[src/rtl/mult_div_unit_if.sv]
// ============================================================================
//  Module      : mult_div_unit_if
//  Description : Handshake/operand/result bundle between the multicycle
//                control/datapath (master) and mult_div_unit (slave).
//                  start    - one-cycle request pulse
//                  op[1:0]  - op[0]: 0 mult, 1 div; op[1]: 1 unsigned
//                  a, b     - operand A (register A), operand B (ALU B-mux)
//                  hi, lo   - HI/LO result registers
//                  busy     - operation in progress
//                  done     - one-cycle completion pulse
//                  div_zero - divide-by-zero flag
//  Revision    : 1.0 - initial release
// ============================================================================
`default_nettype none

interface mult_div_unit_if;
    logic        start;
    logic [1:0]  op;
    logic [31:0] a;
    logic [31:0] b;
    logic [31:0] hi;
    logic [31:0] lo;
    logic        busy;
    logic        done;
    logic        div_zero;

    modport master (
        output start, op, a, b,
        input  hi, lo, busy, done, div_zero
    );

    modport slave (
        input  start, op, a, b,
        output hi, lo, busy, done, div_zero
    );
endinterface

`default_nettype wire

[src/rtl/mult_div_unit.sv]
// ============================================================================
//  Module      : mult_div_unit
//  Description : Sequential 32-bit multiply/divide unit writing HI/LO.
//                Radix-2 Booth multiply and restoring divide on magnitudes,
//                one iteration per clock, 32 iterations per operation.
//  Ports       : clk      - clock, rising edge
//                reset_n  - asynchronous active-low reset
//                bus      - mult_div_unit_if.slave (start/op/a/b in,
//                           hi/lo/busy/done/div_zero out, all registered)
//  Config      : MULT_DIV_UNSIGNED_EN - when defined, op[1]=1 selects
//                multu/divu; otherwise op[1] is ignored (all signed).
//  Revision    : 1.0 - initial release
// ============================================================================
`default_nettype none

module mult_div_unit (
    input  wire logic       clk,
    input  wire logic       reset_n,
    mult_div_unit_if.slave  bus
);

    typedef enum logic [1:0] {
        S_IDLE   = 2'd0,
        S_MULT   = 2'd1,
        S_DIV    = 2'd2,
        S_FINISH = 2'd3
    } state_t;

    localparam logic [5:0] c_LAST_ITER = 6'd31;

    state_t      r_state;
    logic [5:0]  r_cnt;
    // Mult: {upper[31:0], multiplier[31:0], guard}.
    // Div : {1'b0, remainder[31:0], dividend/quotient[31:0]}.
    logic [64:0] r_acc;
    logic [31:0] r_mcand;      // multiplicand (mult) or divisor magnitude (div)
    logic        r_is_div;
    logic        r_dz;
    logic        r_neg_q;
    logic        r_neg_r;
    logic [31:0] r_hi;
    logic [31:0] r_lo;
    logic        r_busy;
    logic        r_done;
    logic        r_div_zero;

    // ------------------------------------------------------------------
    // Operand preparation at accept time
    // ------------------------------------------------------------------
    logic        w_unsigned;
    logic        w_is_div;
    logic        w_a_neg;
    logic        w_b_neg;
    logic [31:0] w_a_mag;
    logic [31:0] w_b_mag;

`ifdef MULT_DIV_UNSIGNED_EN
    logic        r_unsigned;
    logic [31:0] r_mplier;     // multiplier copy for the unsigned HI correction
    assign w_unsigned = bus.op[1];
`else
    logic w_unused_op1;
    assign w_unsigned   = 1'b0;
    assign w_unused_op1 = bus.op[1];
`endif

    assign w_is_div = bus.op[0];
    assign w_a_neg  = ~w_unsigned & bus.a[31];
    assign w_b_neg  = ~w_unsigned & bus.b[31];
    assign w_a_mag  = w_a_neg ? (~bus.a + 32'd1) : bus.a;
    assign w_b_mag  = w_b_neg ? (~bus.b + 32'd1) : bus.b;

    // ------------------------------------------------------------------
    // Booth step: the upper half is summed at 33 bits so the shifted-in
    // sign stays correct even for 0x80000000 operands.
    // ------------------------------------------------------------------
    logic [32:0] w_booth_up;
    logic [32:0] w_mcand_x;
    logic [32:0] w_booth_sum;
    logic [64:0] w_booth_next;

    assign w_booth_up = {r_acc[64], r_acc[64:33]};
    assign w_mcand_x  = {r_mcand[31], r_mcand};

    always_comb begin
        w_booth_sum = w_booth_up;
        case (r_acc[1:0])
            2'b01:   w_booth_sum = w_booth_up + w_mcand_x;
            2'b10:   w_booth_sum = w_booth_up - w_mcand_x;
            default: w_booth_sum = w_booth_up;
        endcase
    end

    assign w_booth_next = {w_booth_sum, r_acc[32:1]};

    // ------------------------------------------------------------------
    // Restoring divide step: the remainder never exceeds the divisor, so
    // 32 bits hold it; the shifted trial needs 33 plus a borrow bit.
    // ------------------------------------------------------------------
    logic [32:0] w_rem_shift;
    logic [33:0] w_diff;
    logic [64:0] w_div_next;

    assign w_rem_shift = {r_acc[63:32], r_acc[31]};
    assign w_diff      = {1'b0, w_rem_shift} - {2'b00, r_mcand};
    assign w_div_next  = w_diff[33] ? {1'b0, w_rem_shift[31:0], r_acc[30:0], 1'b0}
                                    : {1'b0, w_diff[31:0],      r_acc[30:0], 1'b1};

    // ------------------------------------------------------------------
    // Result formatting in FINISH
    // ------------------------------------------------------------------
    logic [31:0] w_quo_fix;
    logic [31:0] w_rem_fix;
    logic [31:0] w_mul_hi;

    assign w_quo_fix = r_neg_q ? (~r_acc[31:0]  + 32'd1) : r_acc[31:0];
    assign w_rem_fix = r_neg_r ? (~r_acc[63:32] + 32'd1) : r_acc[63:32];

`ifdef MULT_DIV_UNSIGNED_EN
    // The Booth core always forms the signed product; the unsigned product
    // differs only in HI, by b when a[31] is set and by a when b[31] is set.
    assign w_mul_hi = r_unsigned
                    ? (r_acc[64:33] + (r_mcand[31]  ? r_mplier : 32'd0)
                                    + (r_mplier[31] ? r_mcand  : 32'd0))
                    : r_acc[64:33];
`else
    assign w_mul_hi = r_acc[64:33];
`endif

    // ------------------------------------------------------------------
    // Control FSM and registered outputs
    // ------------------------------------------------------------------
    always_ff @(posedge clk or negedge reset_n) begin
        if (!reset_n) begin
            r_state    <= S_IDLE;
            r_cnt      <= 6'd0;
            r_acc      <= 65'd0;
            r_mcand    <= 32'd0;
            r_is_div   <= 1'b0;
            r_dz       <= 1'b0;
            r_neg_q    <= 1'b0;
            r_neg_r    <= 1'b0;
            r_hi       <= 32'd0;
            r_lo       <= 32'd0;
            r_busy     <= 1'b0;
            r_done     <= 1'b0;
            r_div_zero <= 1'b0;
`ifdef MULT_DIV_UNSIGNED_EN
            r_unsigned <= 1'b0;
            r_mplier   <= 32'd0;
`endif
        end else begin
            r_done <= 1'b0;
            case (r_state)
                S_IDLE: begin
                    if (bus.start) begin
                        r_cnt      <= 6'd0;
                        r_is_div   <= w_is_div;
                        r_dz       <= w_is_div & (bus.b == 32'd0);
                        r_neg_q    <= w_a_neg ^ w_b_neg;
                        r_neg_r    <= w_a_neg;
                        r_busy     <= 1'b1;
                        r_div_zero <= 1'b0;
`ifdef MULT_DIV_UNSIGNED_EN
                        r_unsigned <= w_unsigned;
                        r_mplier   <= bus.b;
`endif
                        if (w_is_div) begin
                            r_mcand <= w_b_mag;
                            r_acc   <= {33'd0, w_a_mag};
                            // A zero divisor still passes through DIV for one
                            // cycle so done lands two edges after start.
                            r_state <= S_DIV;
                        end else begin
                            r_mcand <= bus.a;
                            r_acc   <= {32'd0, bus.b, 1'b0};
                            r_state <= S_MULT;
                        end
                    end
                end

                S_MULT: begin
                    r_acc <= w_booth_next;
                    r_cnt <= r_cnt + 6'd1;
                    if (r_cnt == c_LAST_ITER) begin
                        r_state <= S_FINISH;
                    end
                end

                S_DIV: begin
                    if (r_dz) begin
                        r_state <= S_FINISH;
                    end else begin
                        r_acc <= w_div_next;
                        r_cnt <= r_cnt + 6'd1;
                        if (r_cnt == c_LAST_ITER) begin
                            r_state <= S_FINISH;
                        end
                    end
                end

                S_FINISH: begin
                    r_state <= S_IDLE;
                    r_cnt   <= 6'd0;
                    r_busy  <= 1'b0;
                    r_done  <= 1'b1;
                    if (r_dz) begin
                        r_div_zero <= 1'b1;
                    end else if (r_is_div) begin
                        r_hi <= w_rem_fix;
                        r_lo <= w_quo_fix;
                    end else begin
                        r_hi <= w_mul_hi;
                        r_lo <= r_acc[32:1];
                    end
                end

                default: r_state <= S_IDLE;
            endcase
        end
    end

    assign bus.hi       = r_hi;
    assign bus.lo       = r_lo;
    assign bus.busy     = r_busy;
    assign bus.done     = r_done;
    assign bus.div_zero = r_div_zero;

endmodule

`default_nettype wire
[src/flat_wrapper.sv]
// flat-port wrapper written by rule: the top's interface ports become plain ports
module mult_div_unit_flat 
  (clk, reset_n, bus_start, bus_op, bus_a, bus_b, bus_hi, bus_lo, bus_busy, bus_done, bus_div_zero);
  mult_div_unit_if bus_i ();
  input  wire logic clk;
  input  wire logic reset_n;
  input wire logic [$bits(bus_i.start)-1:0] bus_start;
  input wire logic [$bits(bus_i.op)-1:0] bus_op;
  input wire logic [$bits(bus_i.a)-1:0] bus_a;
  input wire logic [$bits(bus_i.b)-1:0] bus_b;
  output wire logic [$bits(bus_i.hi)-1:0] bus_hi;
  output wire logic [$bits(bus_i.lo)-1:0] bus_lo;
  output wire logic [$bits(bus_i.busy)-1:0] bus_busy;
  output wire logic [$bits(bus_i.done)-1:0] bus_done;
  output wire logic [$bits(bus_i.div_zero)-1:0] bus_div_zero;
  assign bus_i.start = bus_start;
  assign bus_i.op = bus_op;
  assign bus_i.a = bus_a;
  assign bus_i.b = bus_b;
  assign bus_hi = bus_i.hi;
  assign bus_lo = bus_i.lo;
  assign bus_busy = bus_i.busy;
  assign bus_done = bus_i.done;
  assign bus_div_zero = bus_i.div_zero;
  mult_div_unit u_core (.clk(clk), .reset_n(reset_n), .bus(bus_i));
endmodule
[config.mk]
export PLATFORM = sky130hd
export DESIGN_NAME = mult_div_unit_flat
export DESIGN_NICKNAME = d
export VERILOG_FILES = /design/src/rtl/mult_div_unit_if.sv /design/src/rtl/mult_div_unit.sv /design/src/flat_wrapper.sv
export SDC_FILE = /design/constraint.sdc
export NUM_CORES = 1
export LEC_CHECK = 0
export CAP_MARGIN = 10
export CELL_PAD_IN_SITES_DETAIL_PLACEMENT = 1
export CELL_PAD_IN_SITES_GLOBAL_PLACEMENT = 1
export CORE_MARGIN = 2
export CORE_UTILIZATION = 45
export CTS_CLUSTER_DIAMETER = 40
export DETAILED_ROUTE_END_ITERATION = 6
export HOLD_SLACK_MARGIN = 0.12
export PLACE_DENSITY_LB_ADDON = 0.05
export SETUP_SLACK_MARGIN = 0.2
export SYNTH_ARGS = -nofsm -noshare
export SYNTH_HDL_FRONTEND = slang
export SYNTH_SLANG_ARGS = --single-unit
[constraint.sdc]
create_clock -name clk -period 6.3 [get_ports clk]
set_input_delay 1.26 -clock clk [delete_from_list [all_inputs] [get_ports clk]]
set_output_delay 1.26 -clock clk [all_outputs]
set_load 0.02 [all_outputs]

--*--

### Task requirements
Every line above from the line with "r_acc <= w_booth_next;" to the line with "r_lo <= r_acc[32:1];", both included, must be reproduced exactly, and no other line may appear.

### Result of the exercise
                    r_acc <= w_booth_next;
                    r_cnt <= r_cnt + 6'd1;
                    if (r_cnt == c_LAST_ITER) begin
                        r_state <= S_FINISH;
                    end
                end

                S_DIV: begin
                    if (r_dz) begin
                        r_state <= S_FINISH;
                    end else begin
                        r_acc <= w_div_next;
                        r_cnt <= r_cnt + 6'd1;
                        if (r_cnt == c_LAST_ITER) begin
                            r_state <= S_FINISH;
                        end
                    end
                end

                S_FINISH: begin
                    r_state <= S_IDLE;
                    r_cnt   <= 6'd0;
                    r_busy  <= 1'b0;
                    r_done  <= 1'b1;
                    if (r_dz) begin
                        r_div_zero <= 1'b1;
                    end else if (r_is_div) begin
                        r_hi <= w_rem_fix;
                        r_lo <= w_quo_fix;
                    end else begin
                        r_hi <= w_mul_hi;
                        r_lo <= r_acc[32:1];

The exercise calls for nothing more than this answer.